Tuesday 28 February 2006

Speeding up the pgAdmin query tool

The pgAdmin query tool (see the bottom two screenshots here) has caused people to mistakenly think their PostgreSQL queries have been overly slow a number of times in the past. In actual fact, PostgreSQL is normally running just fine, as is the query. Some users have then pointed their finger at the network, questioning whether SSL might be to blame, or the TCP/IP stack or firewall on their client machine. Well, sometimes the network is the cause, but in a number of cases what the user is actually seeing is the machine's native listview control taking it's time leisurely rendering the results.

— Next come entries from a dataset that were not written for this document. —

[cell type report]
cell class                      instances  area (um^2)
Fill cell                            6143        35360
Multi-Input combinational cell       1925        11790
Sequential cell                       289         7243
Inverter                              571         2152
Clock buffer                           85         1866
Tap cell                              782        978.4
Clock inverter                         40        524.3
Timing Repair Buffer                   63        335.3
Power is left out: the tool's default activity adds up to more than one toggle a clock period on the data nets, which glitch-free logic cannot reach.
===== config.mk =====
export PLATFORM = sky130hd
export DESIGN_NAME = mpp_port
export DESIGN_NICKNAME = d
export VERILOG_FILES = /design/src/mpp_pkg.sv /design/src/mpp_port.sv
export SDC_FILE = /design/constraint.sdc
export NUM_CORES = 1
export LEC_CHECK = 0
export ABC_CLOCK_PERIOD_IN_PS = 4200
export BUFFER_PORTS_ARGS = -buffer_cell sky130_fd_sc_hd__buf_2
export CAP_MARGIN = 20
export CORE_MARGIN = 1.5
export CORE_UTILIZATION = 54
export DETAILED_ROUTE_END_ITERATION = 8
export GPL_ROUTABILITY_DRIVEN = 0
export GPL_TIMING_DRIVEN = 0
export PLACE_DENSITY = 0.77
export SLEW_MARGIN = 20
export SYNTH_ARGS = -nofsm -noshare
export SYNTH_HDL_FRONTEND = slang
export SYNTH_SLANG_ARGS = --single-unit

===== constraint.sdc =====
create_clock -name clk -period 4.2 [get_ports clk]
set_input_delay 0.84 -clock clk [delete_from_list [all_inputs] [get_ports clk]]
set_output_delay 0.84 -clock clk [all_outputs]
set_load 0.02 [all_outputs]

===== src/mpp_pkg.sv =====
package mpp_pkg;

  // ==========================================================================
  // register byte offsets
  localparam logic [7:0] OFF_P0_OUT = 8'h00;
  localparam logic [7:0] OFF_P0_DIR = 8'h04;
  localparam logic [7:0] OFF_P0_PLU = 8'h08;
  localparam logic [7:0] OFF_P1_OUT = 8'h0c;
  localparam logic [7:0] OFF_P1_DIR = 8'h10;
  localparam logic [7:0] OFF_P1_PLU = 8'h14;
  localparam logic [7:0] OFF_P2_IN = 8'h18;
  localparam logic [7:0] OFF_P2_PLU = 8'h1c;
  localparam logic [7:0] OFF_P6_OUT = 8'h20;
  localparam logic [7:0] OFF_P6_DIR = 8'h24;
  localparam logic [7:0] OFF_P6_PLU = 8'h28;
  localparam logic [7:0] OFF_P7_OUT = 8'h2c;
  localparam logic [7:0] OFF_P7_DIR = 8'h30;
  localparam logic [7:0] OFF_P7_RES = 8'h34;
  localparam logic [7:0] OFF_P8_OUT = 8'h38;
  localparam logic [7:0] OFF_P8_DIR = 8'h3c;
  localparam logic [7:0] OFF_P8_PLU = 8'h40;
  localparam logic [7:0] OFF_PA_IN = 8'h44;
  localparam logic [7:0] OFF_PA_RES = 8'h48;
  localparam logic [7:0] OFF_RST_CTL = 8'h4c;

  // ==========================================================================
  // resistor select field layout for ports 7 and A
  localparam int RES_EN_LSB = 0;
  localparam int RES_DN_LSB = 8;

  // reset-control register fields
  localparam int RST_BIT_POS = 0;
  localparam int RST_GO_POS = 1;

  // ==========================================================================
  // reset values
  localparam logic [3:0] RST_P0_DIR = 4'h0;
  localparam logic [3:0] RST_P0_PLU = 4'h0;
  localparam logic [4:0] RST_P1_OUT = 5'h00;
  localparam logic [4:0] RST_P1_DIR = 5'h01;
  localparam logic [4:0] RST_P1_PLU = 5'h00;
  localparam logic [3:0] RST_P2_PLU = 4'h0;
  localparam logic [7:0] RST_P6_DIR = 8'h00;
  localparam logic [7:0] RST_P6_PLU = 8'h00;
  localparam logic [1:0] RST_P7_DIR = 2'h0;
  localparam logic [1:0] RST_P7_RES = 2'h0;
  localparam logic [7:0] RST_P8_DIR = 8'h00;
  localparam logic [7:0] RST_P8_PLU = 8'h00;
  localparam logic [7:0] RST_PA_RES = 8'h00;

  // ==========================================================================
  // timing: clock stabilisation wait after the reset pin rises
  localparam int CLK_MHZ = 200;
  localparam int STAB_US = 50;
  localparam int STAB_CYC = STAB_US * CLK_MHZ;
  // software reset pulse driven on the pin
  localparam int SWRST_NS = 1000;
  localparam int SWRST_CYC = (SWRST_NS * CLK_MHZ + 999) / 1000;

  // ==========================================================================
  // carrier types
  typedef struct packed {
    logic [3:0] p0;
    logic [4:0] p1;
    logic [3:0] p2;
    logic [7:0] p6;
    logic [1:0] p7;
    logic [7:0] p8;
    logic [7:0] pa;
  } mpp_pins_s;

  typedef enum logic [1:0] {
    ST_HOLD,
    ST_WAIT,
    ST_RUN,
    ST_SWRST
  } mpp_rst_e;

  typedef struct packed {
    logic [3:0] p0_out;
    logic [3:0] p0_dir;
    logic [3:0] p0_plu;
    logic [4:0] p1_out;
    logic [4:0] p1_dir;
    logic [4:0] p1_plu;
    logic [3:0] p2_plu;
    logic [7:0] p6_out;
    logic [7:0] p6_dir;
    logic [7:0] p6_plu;
    logic [1:0] p7_out;
    logic [1:0] p7_dir;
    logic [1:0] p7_res_en;
    logic [1:0] p7_res_dn;
    logic [7:0] p8_out;
    logic [7:0] p8_dir;
    logic [7:0] p8_plu;
    logic [7:0] pa_res_en;
    logic [7:0] pa_res_dn;
    logic rst_bit;
    mpp_rst_e rst_st;
    logic [31:0] cnt;
    logic [31:0] prdata;
    mpp_pins_s s1;
    mpp_pins_s s2;
    mpp_pins_s s3;
    mpp_pins_s pin_f;
    logic [2:0] rpin_sync;
  } mpp_state_s;

endpackage


===== src/mpp_port.sv =====
// Added by the designer: the register addresses and the APB interface to the registers.
`timescale 1ns/10ps
// What this block does
// - port 0: four bits, own direction, pull-up
// - port 0 resets to input, no pull-up
// - port 1: five bits, own direction, pull-up
// - port 1 bit0 resets output low
// - port 2: four inputs, pull-ups off at reset
// - reset pin bit open-drain, low on software reset
// - pin low resets; wait clock settle after release
// - port 6: eight bits, reset to input
// - port 7: two bits, up or down resistor
// - port 8: eight LED-capable bits, reset input
// - port A: eight bits, unmixed up or down
module mpp_port #(
  parameter int STAB_CYCLES = mpp_pkg::STAB_CYC,
  parameter int SWRST_CYCLES = mpp_pkg::SWRST_CYC
) (
  input wire logic clk,
  input wire logic arst_n,
  input wire logic psel,
  input wire logic penable,
  input wire logic pwrite,
  input wire logic [7:0] paddr,
  input wire logic [31:0] pwdata,
  output logic [31:0] prdata,
  output logic pready,
  output logic pslverr,
  input wire mpp_pkg::mpp_pins_s pin_in,
  output mpp_pkg::mpp_pins_s pin_out,
  output mpp_pkg::mpp_pins_s pin_oe,
  output mpp_pkg::mpp_pins_s pin_pullup,
  output logic [1:0] p7_pulldown,
  output logic [7:0] pa_pulldown,
  input wire logic external_reset_low_pin_in,
  output logic external_reset_low_pin_out,
  output logic external_reset_low_pin_oe,
  output logic core_reset_n
);

  mpp_pkg::mpp_state_s q;
  mpp_pkg::mpp_state_s next_q;
  logic wr;
  logic rd;
  logic hit;
  logic rpin_hi;
  logic rpin_lo;
  mpp_pkg::mpp_pins_s rdv;

  // ==========================================================================
  // bus decode
  assign wr = psel & penable & pwrite;
  // read data is fetched in the setup phase so it stands in the access phase
  assign rd = psel & ~penable & ~pwrite;
  assign pready = 1'b1;
  assign pslverr = psel & penable & ~hit;
  assign prdata = q.prdata;

  // a change of the reset pin counts once the second and third stages agree
  assign rpin_hi = q.rpin_sync[1] & q.rpin_sync[2];
  assign rpin_lo = ~q.rpin_sync[1] & ~q.rpin_sync[2];

  // ==========================================================================
  // read value per port: pin level for inputs, latch for outputs
  always_comb begin
    rdv.p0 = (q.p0_dir & q.p0_out) | (~q.p0_dir & q.pin_f.p0);
    rdv.p1 = (q.p1_dir & q.p1_out) | (~q.p1_dir & q.pin_f.p1);
    rdv.p2 = q.pin_f.p2;
    rdv.p6 = (q.p6_dir & q.p6_out) | (~q.p6_dir & q.pin_f.p6);
    rdv.p7 = (q.p7_dir & q.p7_out) | (~q.p7_dir & q.pin_f.p7);
    rdv.p8 = (q.p8_dir & q.p8_out) | (~q.p8_dir & q.pin_f.p8);
    rdv.pa = q.pin_f.pa;
  end

  // ==========================================================================
  // next-state logic
  always_comb begin
    next_q = q;
    // offsets outside the map raise the slave error
    hit = 1'b1;
    // input synchronisers, three stages
    next_q.s1 = pin_in;
    next_q.s2 = q.s1;
    next_q.s3 = q.s2;
    // a pin change counts once the second and third stages agree
    next_q.pin_f = (q.s2 & q.s3) | (q.pin_f & (q.s2 ^ q.s3));
    next_q.rpin_sync = {q.rpin_sync[1:0], external_reset_low_pin_in};
    // unmapped reads return zero
    next_q.prdata = 32'h0000_0000;
    case (paddr)
      // port 0 controls
      mpp_pkg::OFF_P0_OUT: begin
        next_q.prdata = {28'h0, rdv.p0};
        if (wr) begin
          next_q.p0_out = pwdata[3:0];
        end
      end
      mpp_pkg::OFF_P0_DIR: begin
        next_q.prdata = {28'h0, q.p0_dir};
        if (wr) begin
          next_q.p0_dir = pwdata[3:0];
        end
      end
      mpp_pkg::OFF_P0_PLU: begin
        next_q.prdata = {28'h0, q.p0_plu};
        if (wr) begin
          next_q.p0_plu = pwdata[3:0];
        end
      end
      // port 1 controls
      mpp_pkg::OFF_P1_OUT: begin
        next_q.prdata = {27'h0, rdv.p1};
        if (wr) begin
          next_q.p1_out = pwdata[4:0];
        end
      end
      mpp_pkg::OFF_P1_DIR: begin
        next_q.prdata = {27'h0, q.p1_dir};
        if (wr) begin
          next_q.p1_dir = pwdata[4:0];
        end
      end
      mpp_pkg::OFF_P1_PLU: begin
        next_q.prdata = {27'h0, q.p1_plu};
        if (wr) begin
          next_q.p1_plu = pwdata[4:0];
        end
      end
      // port 2 input and pull-ups
      mpp_pkg::OFF_P2_IN: begin
        next_q.prdata = {28'h0, rdv.p2};
      end
      mpp_pkg::OFF_P2_PLU: begin
        next_q.prdata = {28'h0, q.p2_plu};
        if (wr) begin
          next_q.p2_plu = pwdata[3:0];
        end
      end
      // port 6 controls
      mpp_pkg::OFF_P6_OUT: begin
        next_q.prdata = {24'h0, rdv.p6};
        if (wr) begin
          next_q.p6_out = pwdata[7:0];
        end
      end
      mpp_pkg::OFF_P6_DIR: begin
        next_q.prdata = {24'h0, q.p6_dir};
        if (wr) begin
          next_q.p6_dir = pwdata[7:0];
        end
      end
      mpp_pkg::OFF_P6_PLU: begin
        next_q.prdata = {24'h0, q.p6_plu};
        if (wr) begin
          next_q.p6_plu = pwdata[7:0];
        end
      end
      // port 7 controls and resistor select
      mpp_pkg::OFF_P7_OUT: begin
        next_q.prdata = {30'h0, rdv.p7};
        if (wr) begin
          next_q.p7_out = pwdata[1:0];
        end
      end
      mpp_pkg::OFF_P7_DIR: begin
        next_q.prdata = {30'h0, q.p7_dir};
        if (wr) begin
          next_q.p7_dir = pwdata[1:0];
        end
      end
      mpp_pkg::OFF_P7_RES: begin
        next_q.prdata = {22'h0, q.p7_res_dn, 6'h0, q.p7_res_en};
        if (wr) begin
          next_q.p7_res_en = pwdata[mpp_pkg::RES_EN_LSB +: 2];
          next_q.p7_res_dn = pwdata[mpp_pkg::RES_DN_LSB +: 2];
        end
      end
      // port 8 controls
      mpp_pkg::OFF_P8_OUT: begin
        next_q.prdata = {24'h0, rdv.p8};
        if (wr) begin
          next_q.p8_out = pwdata[7:0];
        end
      end
      mpp_pkg::OFF_P8_DIR: begin
        next_q.prdata = {24'h0, q.p8_dir};
        if (wr) begin
          next_q.p8_dir = pwdata[7:0];
        end
      end
      mpp_pkg::OFF_P8_PLU: begin
        next_q.prdata = {24'h0, q.p8_plu};
        if (wr) begin
          next_q.p8_plu = pwdata[7:0];
        end
      end
      // port A input and resistor select
      mpp_pkg::OFF_PA_IN: begin
        next_q.prdata = {24'h0, rdv.pa};
      end
      mpp_pkg::OFF_PA_RES: begin
        next_q.prdata = {16'h0, q.pa_res_dn, q.pa_res_en};
        if (wr) begin
          next_q.pa_res_en = pwdata[mpp_pkg::RES_EN_LSB +: 8];
          next_q.pa_res_dn = pwdata[mpp_pkg::RES_DN_LSB +: 8];
        end
      end
      // reset pin bit and software reset start
      mpp_pkg::OFF_RST_CTL: begin
        next_q.prdata = {30'h0, q.rst_st == mpp_pkg::ST_SWRST, q.rst_bit};
        if (wr) begin
          next_q.rst_bit = pwdata[mpp_pkg::RST_BIT_POS];
        end
      end
      default: begin
        hit = 1'b0;
      end
    endcase
    // read data holds until the next read
    if (!rd) begin
      next_q.prdata = q.prdata;
    end

    // reset sequencer
    case (q.rst_st)
      // held until the pin is seen high
      mpp_pkg::ST_HOLD: begin
        next_q.cnt = 32'h0;
        if (rpin_hi) begin
          next_q.rst_st = mpp_pkg::ST_WAIT;
        end
      end
      // count out the clock settle time
      mpp_pkg::ST_WAIT: begin
        next_q.cnt = q.cnt + 32'h1;
        if (rpin_lo) begin
          next_q.rst_st = mpp_pkg::ST_HOLD;
        end else if (q.cnt >= 32'(STAB_CYCLES - 1)) begin
          next_q.rst_st = mpp_pkg::ST_RUN;
        end
      end
      // running until the pin goes low or software resets
      mpp_pkg::ST_RUN: begin
        next_q.cnt = 32'h0;
        if (rpin_lo) begin
          next_q.rst_st = mpp_pkg::ST_HOLD;
        end else if (wr && paddr == mpp_pkg::OFF_RST_CTL && pwdata[mpp_pkg::RST_GO_POS]
                     && !q.rst_bit) begin
          next_q.rst_st = mpp_pkg::ST_SWRST;
        end
      end
      // pin pulled low for a fixed time
      mpp_pkg::ST_SWRST: begin
        next_q.cnt = q.cnt + 32'h1;
        if (q.cnt >= 32'(SWRST_CYCLES - 1)) begin
          next_q.rst_st = mpp_pkg::ST_HOLD;
        end
      end
      default: begin
        next_q.rst_st = mpp_pkg::ST_HOLD;
      end
    endcase

    // until the core runs the port controls take their reset values
    if (q.rst_st != mpp_pkg::ST_RUN) begin
      next_q.p0_out = 4'h0;
      next_q.p0_dir = mpp_pkg::RST_P0_DIR;
      next_q.p0_plu = mpp_pkg::RST_P0_PLU;
      next_q.p1_out = mpp_pkg::RST_P1_OUT;
      next_q.p1_dir = mpp_pkg::RST_P1_DIR;
      next_q.p1_plu = mpp_pkg::RST_P1_PLU;
      next_q.p2_plu = mpp_pkg::RST_P2_PLU;
      next_q.p6_out = 8'h00;
      next_q.p6_dir = mpp_pkg::RST_P6_DIR;
      next_q.p6_plu = mpp_pkg::RST_P6_PLU;
      next_q.p7_out = 2'h0;
      next_q.p7_dir = mpp_pkg::RST_P7_DIR;
      next_q.p7_res_en = mpp_pkg::RST_P7_RES;
      next_q.p7_res_dn = mpp_pkg::RST_P7_RES;
      next_q.p8_out = 8'h00;
      next_q.p8_dir = mpp_pkg::RST_P8_DIR;
      next_q.p8_plu = mpp_pkg::RST_P8_PLU;
      next_q.pa_res_en = mpp_pkg::RST_PA_RES;
      next_q.pa_res_dn = mpp_pkg::RST_PA_RES;
      next_q.rst_bit = 1'b1;
    end
  end

  // ==========================================================================
  // state register
  always_ff @(posedge clk or negedge arst_n) begin
    if (!arst_n) begin
      // port controls at their reset values, sequencer held
      q <= '0;
      q.p1_dir <= mpp_pkg::RST_P1_DIR;
      q.rst_bit <= 1'b1;
      q.rst_st <= mpp_pkg::ST_HOLD;
      q.rpin_sync <= 3'h0;
    end else begin
      q <= next_q;
    end
  end

  // ==========================================================================
  // pin drivers
  always_comb begin
    pin_out.p0 = q.p0_out;
    pin_out.p1 = q.p1_out;
    pin_out.p2 = 4'h0;
    pin_out.p6 = q.p6_out;
    pin_out.p7 = q.p7_out;
    pin_out.p8 = q.p8_out;
    pin_out.pa = 8'h00;
    pin_oe.p0 = q.p0_dir;
    pin_oe.p1 = q.p1_dir;
    pin_oe.p2 = 4'h0;
    pin_oe.p6 = q.p6_dir;
    pin_oe.p7 = q.p7_dir;
    pin_oe.p8 = q.p8_dir;
    pin_oe.pa = 8'h00;
  end

  // resistors are only applied to bits that are inputs
  always_comb begin
    pin_pullup.p0 = q.p0_plu & ~q.p0_dir;
    pin_pullup.p1 = q.p1_plu & ~q.p1_dir;
    pin_pullup.p2 = q.p2_plu;
    pin_pullup.p6 = q.p6_plu & ~q.p6_dir;
    pin_pullup.p7 = q.p7_res_en & ~q.p7_res_dn & ~q.p7_dir;
    pin_pullup.p8 = q.p8_plu & ~q.p8_dir;
    pin_pullup.pa = q.pa_res_en & ~q.pa_res_dn;
    p7_pulldown = q.p7_res_en & q.p7_res_dn & ~q.p7_dir;
    pa_pulldown = q.pa_res_en & q.pa_res_dn;
  end

  // open-drain reset pin: only pulls low during a software reset
  assign external_reset_low_pin_out = 1'b0;
  assign external_reset_low_pin_oe = (q.rst_st == mpp_pkg::ST_SWRST);
  assign core_reset_n = (q.rst_st == mpp_pkg::ST_RUN);

endmodule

We've actually been aware of this for a long time, and have noted the problem a few times on various mailing lists. We've even gone some way to alleviating the problem by showing two query time - if you look in the bottom right hand corner of the query tool you'll see that timings look like:
51243ms + 65343ms.

This is telling you that the query was executed by PostgreSQL, and data transferred to the client in 51.243 seconds, and it was then rendered in the grid in 65.343 seconds.

Edward Di Geronimo Jr recently stepped up and started woring on improving this - specifically to reduce that second figure that tends to throw people, and to provide enhanced copy/paste capabilities. After just three revisions to his original patch it is now looking ready to apply and is showing rendering time consistently reduced by about 75%! In addition, you can now copy data from arbitrary cells, columns, rows or blocks of cells. Nice.

So how does it work? Well, the original code ran the query, and asynchronously populated a wxListView control in a background thread from the result set once the query completed.

The first change in the new code replaces the wxListView control with a wxGrid control. The wxGrid is known to be more light-weight than the wxListView, but is less feature-rich and refined. This meant that special handling was needed to work around quirks such as the control not properly receiving focus when column or row headers were clicked.

The other major change was to create a new, extremely lightweight class (sqlResultTable) to store the query result itself, rather than relying on the grid. The grid is then populated from the result table.

So, the upshot is that the query tool is much faster than it was, and more convenient to copy data from - look out for it in pgAdmin III v1.6!!

And before I forget, many thanks to Ed for his hard work.